Interim Decision Number 2767
A-22296841Board of Immigration Appeals Executive Office for Immigration Review U.S. Department of Justice
Decided by Commissioner January 4, 1979
(1) Eligibility under section 212(i) of the Immigration and Nationality Act, 8 U.S.C. 1182(i), to apply for a waiver of the grounds of excludability specified in section 212(a)(19) of the Immigration and Nationality Act, 8 U.S.C. 1182(a)(19), is limited to aliens who are spouses, parents, or children of the United States citizens or lawful permanent residents of the United States. The intent of Congress in adding that provision was to provide for the unification of families and avoid the hardship of separation.
(2) In this case, the United States citizen child upon whom eligibility was based, did not live in the United States. The father, who lived in Guatemala had custody of the child.
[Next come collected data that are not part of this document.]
`src/rtl/lsa_pkg.sv`:
```
// ----------------------------------------------------------------------------
// lsa_pkg
// Shared types and constants for the latency statistics accumulator.
// ----------------------------------------------------------------------------
package lsa_pkg;

	localparam int NUM_SLOTS_DEF = 16;
	localparam int SLOT_INDEX_W  = 4;
	localparam int SLOT_CODES    = 2 ** SLOT_INDEX_W;

	localparam logic [15:0] INTERVAL_LIMIT_RESET = 16'd1000;
	localparam logic [31:0] MIN_PRESET_RESET     = 32'd1000000;

	// configuration register indexes
	localparam int CFG_INDEX_W = 1;
	localparam logic [CFG_INDEX_W-1:0] CFG_INTERVAL_LIMIT = 1'b0;
	localparam logic [CFG_INDEX_W-1:0] CFG_MIN_PRESET     = 1'b1;
	localparam int CFG_DATA_W = 32;

	// stream widths
	localparam int IN_TDATA_W   = 40;
	localparam int OUT_TDATA_W  = 256;
	localparam int OUT_TUSER_W  = 1;
	localparam int MEAN_W       = 40;
	localparam int MEAN_FRAC    = 8;

	// serial divider: quotient bits produced per mean
	localparam int DIV_STEPS = 40;
	localparam int STEP_W    = $clog2(DIV_STEPS);

	// queue between front and back
	localparam int QUEUE_DEPTH = 2;
	localparam int QUEUE_AW    = (QUEUE_DEPTH > 1) ? $clog2(QUEUE_DEPTH) : 1;

	// per-slot record as held in the slot memory
	typedef struct packed {
		logic        valid;
		logic [63:0] run_sum;
		logic [31:0] run_tally;
		logic [31:0] run_low;
		logic [31:0] run_high;
		logic [47:0] window_sum;
		logic [15:0] window_tally;
		logic [31:0] window_low;
		logic [31:0] window_high;
	} slot_rec_t;

	// job handed from front to back
	typedef struct packed {
		logic        new_slot;
		logic [31:0] run_count;
		logic [31:0] run_min;
		logic [31:0] run_max;
		logic [63:0] run_sum;
		logic [15:0] window_count;
		logic [31:0] window_min;
		logic [31:0] window_max;
		logic [47:0] window_sum;
		logic        window_done;
	} job_t;

	typedef enum logic [1:0] {
		F_CLEAR,
		F_IDLE,
		F_READ,
		F_UPDATE
	} front_state_t;

	typedef enum logic [1:0] {
		B_IDLE,
		B_RUN,
		B_WIN,
		B_FINISH
	} back_state_t;

endpackage

```
`src/rtl/lsa_fifo.sv`:
```
// ----------------------------------------------------------------------------
// lsa_fifo
// Short job queue between the update front end and the mean divider.
// ----------------------------------------------------------------------------
module lsa_fifo import lsa_pkg::*; (
	input  logic clk,
	input  logic arst_n,
	input  logic push,
	input  job_t wdata,
	input  logic pop,
	output job_t rdata,
	output logic full,
	output logic empty
);

	localparam logic [QUEUE_AW-1:0] LAST_PTR = QUEUE_AW'(QUEUE_DEPTH - 1);

	job_t                entry_q [QUEUE_DEPTH];
	logic [QUEUE_AW-1:0] wr_ptr_q;
	logic [QUEUE_AW-1:0] rd_ptr_q;
	logic [QUEUE_AW:0]   cnt_q;

	always_ff @(posedge clk) begin
		if (push) begin
			entry_q[wr_ptr_q] <= wdata;
		end
	end

	always_ff @(posedge clk or negedge arst_n) begin
		if (!arst_n) begin
			wr_ptr_q <= '0;
			rd_ptr_q <= '0;
			cnt_q    <= '0;
		end else begin
			if (push) begin
				wr_ptr_q <= (wr_ptr_q == LAST_PTR) ? '0 : wr_ptr_q + 1'b1;
			end
			if (pop) begin
				rd_ptr_q <= (rd_ptr_q == LAST_PTR) ? '0 : rd_ptr_q + 1'b1;
			end
			if (push && !pop) begin
				cnt_q <= cnt_q + 1'b1;
			end else if (pop && !push) begin
				cnt_q <= cnt_q - 1'b1;
			end
		end
	end

	assign rdata = entry_q[rd_ptr_q];
	assign full  = cnt_q == (QUEUE_AW + 1)'(QUEUE_DEPTH);
	assign empty = cnt_q == '0;

	a_no_overflow: assert property (@(posedge clk) disable iff (!arst_n)
		push |-> !full) else $error("queue push while full");

	a_no_underflow: assert property (@(posedge clk) disable iff (!arst_n)
		pop |-> !empty) else $error("queue pop while empty");

	a_count_bound: assert property (@(posedge clk) disable iff (!arst_n)
		cnt_q <= (QUEUE_AW + 1)'(QUEUE_DEPTH)) else $error("queue count out of range");

endmodule

```
`config.mk`:
```
export PLATFORM = sky130hd
export DESIGN_NAME = lsa_fifo
export DESIGN_NICKNAME = d
export VERILOG_FILES = /design/src/rtl/lsa_pkg.sv /design/src/rtl/lsa_fifo.sv
export SDC_FILE = /design/constraint.sdc
export NUM_CORES = 1
export LEC_CHECK = 0
export ABC_AREA = 1
export BUFFER_PORTS_ARGS = -buffer_cell sky130_fd_sc_hd__buf_2
export CAP_MARGIN = 20
export CORE_MARGIN = 10
export CORE_UTILIZATION = 40
export DETAILED_ROUTE_END_ITERATION = 8
export SETUP_SLACK_MARGIN = 0.05
export SYNTH_ARGS = -nofsm -noshare
export SYNTH_HDL_FRONTEND = slang
export SYNTH_SLANG_ARGS = --single-unit
```
`constraint.sdc`:
```
create_clock -name clk -period 15.3 [get_ports clk]
set_input_delay 3.06 -clock clk [delete_from_list [all_inputs] [get_ports clk]]
set_output_delay 3.06 -clock clk [all_outputs]
set_load 0.02 [all_outputs]
```
==> impl_results.md <==
- Status: finished clean
- Remaining DRCs: 0
- Worst ir drop on vdd: 0.0001272 V
- Root Buffer: clkbuf_16
- Synthesized cell area: 21310 um2
- Core Area: ~53000 um2
- Placer Congestion: 0.8161
- Setup Fix Bufs, Post-CTS: 0
- Die footprint: ~63000 um2
- Global route hottest layer: met2
- FP Rows: 84
- Global-route wire length before repair: between 70000 and 80000 um
- Worst-Skew Late Latency: 0.59 ns
- Buf/Inv on CP: 3
- Vias per cell: 4.830
- Tcrit/Tclk final: a little over two fifths
- Max_cap viols: 0
- Crit. End Element: primary output
- Hold Path Depth: 2
- Vert. Die Dim: 250.8 um
- H-Tree Depth: 2
- IO Count: between 500 and 600
- WP depth: 4
- Die width: between 200 and 300 um
- Crit-path max cell delay: 0.86 ns
- Initial core utilization: 40.48%
- Area growth, synth to finish: 25.04%
- Drt wl/cell: 23.12 um
- Initial antenna violation count: 23
- Drt pass-1 iters: 4
- Slew @ Worst Pin: 1.052 ns
- Gr usage total: 16.10%
- Post-DP HPWL: about 37000 um
- WL final: 53030 um
- Largest net degree at the start of global routing: roughly 130
- Finished Cell Area: 26650 um2
- Net Count, Synth: 1222
- Worst-path clk slew: around 0.06 ns
- Hold crit path type: reg2reg
- R2R depth: 4
- Final setup viols: 0
- TNS Setup: 0 ns
- Most frequent cell on the critical path: buf_4
- Vias in the first global route: about 12000
- FMAX: around 150 MHz
- Slew HR: 29.88%
- Crit Path Category: reg2out
- Critical-path maximum fanout: 74
- Post-synthesis cell type count: 13
- Number of buffers created by CTS: 59
- Hold-fix buffers at CTS: 0
- Port Buf Inserts: 585
- Worst EP arrival: around 3.7 ns
- Met3 Usage GRT: under 10%
- Grt met1 use: 18.68%
- PwrDens: 196.4 nW/um2
- DRT iter0 DRCs: 667
- Synth warnings: 0
- M2 GR Usage: 26.79%
- Setup ws final: 8.586 ns
- Resize count post-CTS: 0
- CTS Buffer Depth: 3
- Tmin final: around 6.7 ns
- Register bit total from synthesis: 584
- CP max-delay cell: buf_4
- Cell family with most CP delay: buffers and inverters
- Area after DPL: 24790 um2
- Avg Inst Size Synth: 22.99 um2
- Synth Instances: 927
- DRT antenna net count: 0
- Final Skew: 0.006647 ns
- Sequential-to-total area share from yosys stat: 82.18%
- Pre-CTS setup slack: between 9 and 10 ns
- Lkg Pwr: 9.950 nW
- RSZ-0062 raised after global routing: no
- Clock Sinks: 584
- Fin. Hold Viols: 0
- GRT Residual Overflow: 0
- Cell Chain, Critical Path: buf_4 -> buf_4 -> mux2_2 -> buf_2
- Share of cells above drive strength 1: 60.35%
- Vias: 11080
- Pins Over Slew Limit: 0
- # nets final: 1847
- Crit start category: register
- CTS tree: yes
- Worst Path Required: 12.24 ns
==> registers in the layout, summed over array words and instances (netlist names) <==
register and cells:
cnt_q 2, entry_q 580, rd_ptr_q 1, wr_ptr_q 1
==> kinds of logic after synthesis <==
logic type / Yosys count / share of synthesized area (%)
DFF: 584 / 82.18
and+or+nand+nor: 10 / 0.1937
adders and majority gates: 1 / 0.05869
buffers and inverters: 39 / 2.119
xor gates and xnor gates: 3 / 0.1233
muxes: 290 / 15.32
==> power breakdown <==
part           total, mW  internal (mW)  switching, mW
Clock               1.37          0.804          0.568
Combinational       1.65          0.607           1.05
Sequential          2.21           2.13         0.0815
Total               5.23           3.54           1.70
==> layout by cell type (no fill, tap or decap) <==
master and n:
nand4_1 1, nand2_1 5, clkinv_2 5, buf_2 585, clkinv_1 16, buf_12 1
edfxtp_1 580, ha_1 1, clkinvlp_4 2, inv_8 1, buf_4 10, dfrtp_4 1
inv_1 6, mux2_2 290, bufinv_16 5, nand3_1 1, clkbuf_1 14, xnor2_1 1
clkbuf_16 61, diode_2 12, xor2_1 2, nor2_1 2, dfrtp_1 3, nor2_4 1
==> synth_stat cells <==
master | n | area, um2
mux2_2 | 290 | 3266
clkbuf_8 | 26 | 357.8
nor2_1 | 3 | 11.26
nand2_1 | 5 | 18.77
xor2_1 | 2 | 17.52
nand3_1 | 1 | 5.000
buf_6 | 6 | 67.56
xnor2_1 | 1 | 8.760
inv_1 | 7 | 26.28
edfxtp_1 | 580 | 17420
nand4_1 | 1 | 6.260
dfrtp_1 | 4 | 100.1
ha_1 | 1 | 12.51
==> final cells by class <==
class                      instances  area, um2
antenna                           12      30.03
clock buffer                      75       1579
clock inverter                    28      250.2
fill                            4391      26000
inverter                           7      33.78
multi-input combinational        304       3353
sequential                       584      17520
tap                              688      860.8
timing repair buffer             596       3023
==> worst min-delay path, cell delays in order, from the launching register on <==
cell	delay, ns
dfrtp_1	0.37
nand2_1	0.06
nand2_1	0.05
==> layer usage <==
metal  part of all wire [%]  wire length [um]
met3                    9.7              5130
met5                   0.30               157
met1                     38             20030
met2                     50             26300
met4                    2.7              1415
==> worst paths after layout <==
kind	slack, ns	from	endpoint
setup / recovery	8.59	rd_ptr_q	rdata[38]
hold / removal	0.51	cnt_q[1]	cnt_q[1]
setup reg to reg	11.94	wr_ptr_q	entry_q[1][70]
hold reg to reg	0.51	cnt_q[1]	cnt_q[1]
max in group asynchronous	12.88	arst_n	rd_ptr_q
min in group asynchronous	2.27	arst_n	rd_ptr_q
==> stage by stage <==
step	power [mW]	cells	hold slack (ns)	util [%]
6_report	5.233	2294	0.5123	50.61
5_1_grt	5.471	2291	0.5593	50.60
4_1_cts	5.312	2282	0.5097	50.56
3_5_place_dp	3.922	2179	0.4979	47.08
3_3_place_gp	3.911	2179	0.4844	47.08
2_1_floorplan	3.480	927	0.4631	-
No activity file was read; power rests on OpenSTA's default activity.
There was no evidence that applicant had legal custody or could obtain legal custody of the child if required to do so; nor was the evidence persuasive that the applicant intended to bring the child with her or live with him in the United States. Thus, since the waiver, if granted, would not have united or reunited a family, a favorable exercise of discretion granting the waiver was not warranted in this case
ON BEHALF OF APPLICANT: Pro se
This matter is before the Commissioner, on appeal from the Acting District Director’s denial of the application for a waiver of excludability as an alien who seeks to procure or has sought to procure, or has procured a visa or other documentation, or seeks to enter the United States by fraud, or by willfully misrepresenting a material fact. The appeal is before the Commissioner because the officer who made the initial decision is also occupying the office in which the appeal would normally be decided.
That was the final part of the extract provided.